PROBLEM DETAILS - Go from the first line below to the one with "DFF | 0.4303" and print each line exactly.

**********

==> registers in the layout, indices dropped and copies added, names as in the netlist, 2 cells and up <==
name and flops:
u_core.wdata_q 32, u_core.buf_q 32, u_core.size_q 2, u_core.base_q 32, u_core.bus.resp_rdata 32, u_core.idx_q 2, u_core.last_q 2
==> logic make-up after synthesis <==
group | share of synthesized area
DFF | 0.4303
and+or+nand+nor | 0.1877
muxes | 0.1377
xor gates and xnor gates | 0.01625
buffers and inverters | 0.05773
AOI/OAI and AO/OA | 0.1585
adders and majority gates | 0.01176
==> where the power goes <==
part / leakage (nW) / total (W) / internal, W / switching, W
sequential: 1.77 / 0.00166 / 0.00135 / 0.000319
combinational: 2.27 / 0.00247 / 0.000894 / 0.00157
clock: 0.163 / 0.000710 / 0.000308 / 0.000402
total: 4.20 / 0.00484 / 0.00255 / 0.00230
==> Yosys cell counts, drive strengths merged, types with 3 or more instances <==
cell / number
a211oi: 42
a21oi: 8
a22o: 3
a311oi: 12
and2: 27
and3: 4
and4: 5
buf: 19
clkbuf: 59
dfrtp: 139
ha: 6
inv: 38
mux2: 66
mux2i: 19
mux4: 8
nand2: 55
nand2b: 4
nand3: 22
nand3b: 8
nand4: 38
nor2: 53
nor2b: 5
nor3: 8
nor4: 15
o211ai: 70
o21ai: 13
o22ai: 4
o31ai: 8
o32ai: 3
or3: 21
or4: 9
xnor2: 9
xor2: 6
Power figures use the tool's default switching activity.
$ cat config.mk
export PLATFORM = sky130hd
export DESIGN_NAME = sm_addsub_pipe
export DESIGN_NICKNAME = d
export VERILOG_FILES = /design/src/rtl/sm_addsub_pipe.sv
export SDC_FILE = /design/constraint.sdc
export NUM_CORES = 1
export LEC_CHECK = 0
export BUFFER_PORTS_ARGS = -buffer_cell sky130_fd_sc_hd__buf_4
export CAP_MARGIN = 25
export CORE_AREA = 2 2 64 60
export CTS_BUF_LIST = sky130_fd_sc_hd__clkbuf_16
export CTS_CLUSTER_DIAMETER = 200
export DETAILED_ROUTE_END_ITERATION = 6
export DIE_AREA = 0 0 66 62
export GPL_TIMING_DRIVEN = 0
export PLACE_DENSITY = 0.95
export SLEW_MARGIN = 20
export SYNTH_ARGS = -nofsm -noshare
export SYNTH_HDL_FRONTEND = slang
export SYNTH_SLANG_ARGS = --single-unit
$ cat constraint.sdc
create_clock -name i_clk -period 4.21 [get_ports i_clk]
set_input_delay 0.842 -clock i_clk [delete_from_list [all_inputs] [get_ports i_clk]]
set_output_delay 0.842 -clock i_clk [all_outputs]
set_load 0.02 [all_outputs]
$ cat src/rtl/sm_addsub_pipe.sv
// Two-stage pipelined sign-magnitude adder/subtractor with valid/ready handshake.
// Define SM_ADDSUB_SATURATE_EN to saturate the magnitude on overflow instead of wrapping.
module sm_addsub_pipe #(
  parameter int unsigned N = 8
) (
  input  logic         i_clk,
  input  logic         i_rst,
  input  logic         i_valid,
  output logic         o_ready,
  input  logic         i_op,
  input  logic [N-1:0] i_a,
  input  logic [N-1:0] i_b,
  output logic         o_valid,
  input  logic         i_ready,
  output logic [N-1:0] o_out,
  output logic         o_carry,
  output logic         o_zero
);

  localparam int unsigned MW = N - 1;

  logic          s2_load;
  logic          s1_load;

  logic          s1_valid_q;
  logic          s1_sa_q;
  logic          s1_sb_q;
  logic          s1_same_q;
  logic          s1_ge_q;
  logic [MW-1:0] s1_ma_q;
  logic [MW-1:0] s1_mb_q;

  logic          sa_c;
  logic          sb_c;
  logic [MW-1:0] ma_c;
  logic [MW-1:0] mb_c;

  logic [MW:0]   sum_c;
  logic [MW-1:0] mag_c;
  logic          sign_c;
  logic          carry_c;
  logic          zero_c;

  logic          valid_q;
  logic [N-1:0]  out_q;
  logic          carry_q;
  logic          zero_q;

  // Stage 2 advances when empty or draining; stage 1 advances when empty or stage 2 advances.
  always_comb begin
    s2_load = !valid_q || i_ready;
    s1_load = !s1_valid_q || s2_load;
  end

  assign o_ready = s1_load;

  // Operand decode: subtraction flips the effective sign of B.
  always_comb begin
    sa_c = i_a[N-1];
    sb_c = i_b[N-1] ^ i_op;
    ma_c = i_a[MW-1:0];
    mb_c = i_b[MW-1:0];
  end

  always_ff @(posedge i_clk) begin
    if (i_rst) begin
      s1_valid_q <= 1'b0;
      s1_sa_q    <= 1'b0;
      s1_sb_q    <= 1'b0;
      s1_same_q  <= 1'b0;
      s1_ge_q    <= 1'b0;
      s1_ma_q    <= '0;
      s1_mb_q    <= '0;
    end else if (s1_load) begin
      s1_valid_q <= i_valid;
      if (i_valid) begin
        s1_sa_q   <= sa_c;
        s1_sb_q   <= sb_c;
        s1_same_q <= (sa_c == sb_c);
        s1_ge_q   <= (ma_c >= mb_c);
        s1_ma_q   <= ma_c;
        s1_mb_q   <= mb_c;
      end
    end
  end

  assign sum_c = {1'b0, s1_ma_q} + {1'b0, s1_mb_q};

  // Result magnitude/sign selection, overflow handling and negative-zero cleanup.
  always_comb begin
    mag_c   = '0;
    sign_c  = 1'b0;
    carry_c = 1'b0;
    zero_c  = 1'b0;
    if (s1_same_q) begin
      mag_c   = sum_c[MW-1:0];
      sign_c  = s1_sa_q;
      carry_c = sum_c[MW];
    end else if (s1_ge_q) begin
      mag_c  = s1_ma_q - s1_mb_q;
      sign_c = s1_sa_q;
    end else begin
      mag_c  = s1_mb_q - s1_ma_q;
      sign_c = s1_sb_q;
    end
`ifdef SM_ADDSUB_SATURATE_EN
    if (carry_c) begin
      mag_c = '1;
    end
`endif
    zero_c = (mag_c == '0);
    if (zero_c) begin
      sign_c = 1'b0;
    end
  end

  always_ff @(posedge i_clk) begin
    if (i_rst) begin
      valid_q <= 1'b0;
      out_q   <= '0;
      carry_q <= 1'b0;
      zero_q  <= 1'b0;
    end else if (s2_load) begin
      valid_q <= s1_valid_q;
      if (s1_valid_q) begin
        out_q   <= {sign_c, mag_c};
        carry_q <= carry_c;
        zero_q  <= zero_c;
      end
    end
  end

  assign o_valid = valid_q;
  assign o_out   = out_q;
  assign o_carry = carry_q;
  assign o_zero  = zero_q;

endmodule

Word level (Yosys, flattened, before mapping)
Index checks and enable logic that the tools add are counted.

Flip-flop bits (word level): 30. Input bits: 21. Output and inout bits: 12. Word-level logic and storage cells: 30.

$add $sub $neg: 3. Magnitude comparators: 1. Equal/unequal tests: 1. Mux-type cells: 6. Bitwise gates (word level): 1. Reduce and logical (&&, ||, !) cells: 7.

Operators by type and width (number): $mux 7 (2); $sub 7x7->7 (2); $add 7x7->8 (1); $ge 7x7->1 (1); $logic_not 7->1 (1); $mux 1 (4); $reduce_and 2->1 (2); $logic_not 1->1 (2); $logic_or 1x1->1 (2); $eq 1x1->1 (1); $xor 1x1->1 (1).

Logic depth before layout (Yosys ltp)
Depth after elaboration: 5. Gate-level depth with buffers: 10. Depth with buffers taken out: 10.

Worst setup path before layout
OpenSTA, ideal clock, no wires.

Path type: flip-flop to flip-flop. Start point: register s1_ma_q[0]. End point: register out_q[7] (netlist: o_out[7]). Library setup time: 117 ps. Data arrival time: 2029 ps. Data required time: 4093 ps. Setup slack: 2063 ps. Stages on the path, launching flop included: 11. Buffers on the path: 0. Period minus slack after synthesis: 2147 ps. Path through: dfxtp_1 inv_1 ha_1 fa_1 nand2b_1 a22oi_1 a2111oi_2 a21oi_2 xor2_1 nand4_1 a32o_1.

Word-level cells in the longest chain between the ends: 5. Elaborated cells on any way between the ends: 7. Classes of those cells: add/sub (3); mux (3); reduce/logical (1).

RTL lines: from (decl) (line 30) `logic [MW-1:0] s1_ma_q;`; from (signal assigned) (line 81) `s1_ma_q <= ma_c;`; $sub 7x7->7 (on tied branches) (line 103, 100); $mux 7 (line 99) `end else if (s1_ge_q) begin`; $mux 7 * (line 95) `if (s1_same_q) begin`; $logic_not 7->1 * (line 111) `zero_c = (mag_c == '0);`; $mux 1 * (line 112) `if (zero_c) begin`; to (signal assigned) (line 126) `out_q <= {sign_c, mag_c};`; to (decl) (line 45) `logic [N-1:0] out_q;`.

Every way passes the cells marked *; elsewhere a longest branch is shown, timed or not. A chain may end at the register's enable or synchronous reset.

Worst setup path in the final report
Start point: register s1_mb_q[0]. End point: register out_q[7] (netlist: o_out[7]).

Word-level cells in the longest chain between the ends: 5. Elaborated cells on any way between the ends: 7. Classes of those cells: add/sub (3); mux (3); reduce/logical (1).

RTL lines: from (decl) (line 31) `logic [MW-1:0] s1_mb_q;`; from (signal assigned) (line 82) `s1_mb_q <= mb_c;`; $sub 7x7->7 (on tied branches) (line 103, 100); $mux 7 (line 99); $mux 7 * (line 95); $logic_not 7->1 * (line 111); $mux 1 * (line 112).

Marked as above.

==> metrics list <==
- After synthesis, the share of cell area in mux cells is 0.01972.
- The number of slew-limit violations in the final report was 0.
- Via density per instance: 5.457
* Vias in the first global route: roughly 1700
- For this configuration, the core starts out at a cell density of 0.5768.
- Hold Buf Count CTS: 0
- The initialized floorplan defines 21 standard-cell rows.
- Relative to the synthesized area, the layout overhead comes to 22.49%.
- Number of resized instances in the post-cts repair step: 0
- Across the run, the number of max-cap violations was 0.
- Worst slack on hold paths: 0.4730 ns
- The synthesized netlist contains 38 unique library cells.
- Clock tree root buffer cell: sky130_fd_sc_hd__clkbuf_16
- The die is 62 um tall.
- After detailed routing, the number of remaining DRC violations is 0.
* Top fanout value on the critical path: 4
* Mapped cell area: ~0.0020 mm2
- For this block, the initial DRC count from the detailed router was 77.
- Data on the critical path arrives at its endpoint at 2.63 ns.
- Counting flops and latches in the post-synthesis netlist gives 30.
- Share of the synthesized area in compound gates (AO/OA/AOI/OAI): 0.1836
* Warnings from Yosys: 0
* TritonCTS clock tree: done
- I/O Buffers: 32
* Global placement routability congestion: about 0.86
- Tightest slew margin relative to the limit: 0.6753
- Clock Pin Slew Worst Setup and Hold Paths: 0.05 ns
* Status: finished, final reports clean
* Power Density: between 300 and 400 mW/mm2
- Clock skew: 0.002528 ns
* Overflow left after global routing: 0
- The count of nets left with antenna violations once routing finished came out at 0.
- The critical path is of the reg -> reg type.
- At the end of the flow the core is filled with cells to 0.7065.
- Averaged over all synthesized cells, the footprint is 7.932 um2.
- The tree built by TritonCTS fans out to 30 sinks.
* Post-Route Setup TNS: 0 ns
- Core Region: ~0.0035 mm2
- Critical path startpoint category: flop
* Num CTS Buffers: 5
* Number of antenna violations at the first check in global routing: 0
- Adder-cell share of the synthesized area: 0.1898
- After detailed routing, the average wire length per cell comes to around 13 um.
- Share of synthesized area occupied by flip-flops and latches: 0.2957
* Synthesized Nets: 306
- For this run, the total global-route usage over all layers was measured as 0.2393.
- The completed layout was analyzed and its total power is about 920 uW.
- Of the total synthesized cell area, the portion taken by AND, OR, NAND and NOR gates is 0.2002.
- Entering global routing, the biggest net connects 11 pins.
- Endpoint kind of the worst setup timing path: flop
* Detailed placer's ending HPWL: 3.392 mm
- Post-Synthesis Cells: around 260
* Final routed wirelength across all metal layers: 4.478 mm
- By area, the combinational part of the netlist is dominated by simple AND/OR/NAND/NOR gates.
- Floorplan die area: about 0.004 mm2
* Fmax: 0.4059 GHz
- For this design the static power due to leakage is roughly 0.0011 uW.
- Final nets: approximately 350
- The path class of the tightest hold or removal check is reg -> reg.
- Number of diodes: 0
- Clock Path Buffers: 2
- In the finished design, the share of the clock period the worst path needs comes to 0.5852.
- In the final layout, the share of cells above drive strength 1 is 0.1593.
- Of the total synthesized cell area, the portion taken by XOR and XNOR cells is 0.03019.
- The total count of hold-check failures in the final report was 0.
- Postcts setup bufs: 0
* Worst VDD drop: 0.2314 mV
- Across all layers, the routed design uses 1861 vias.
* Top-level port count: 33
- Measured slew at the worst slew-check pin: 0.4871 ns
* Total setup violations reported at the end of the flow: 0
* First-pass GRT wire length: 7.417 mm
- Iteration count of the initial detailed-routing pass: 4
- RSZ-0062 raised after global routing: false
- Clock network latency to the later pin of the worst-skew pair: 0.27 ns
- Die extent in x: 66 um
* Endpoint required time on the critical path: 4.38 ns
- The routed design could run at a clock period as short as 2.464 ns.
* Maximum level of the CTS H-tree: 2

**********

TASK RESULT -
==> registers in the layout, indices dropped and copies added, names as in the netlist, 2 cells and up <==
name and flops:
u_core.wdata_q 32, u_core.buf_q 32, u_core.size_q 2, u_core.base_q 32, u_core.bus.resp_rdata 32, u_core.idx_q 2, u_core.last_q 2
==> logic make-up after synthesis <==
group | share of synthesized area
DFF | 0.4303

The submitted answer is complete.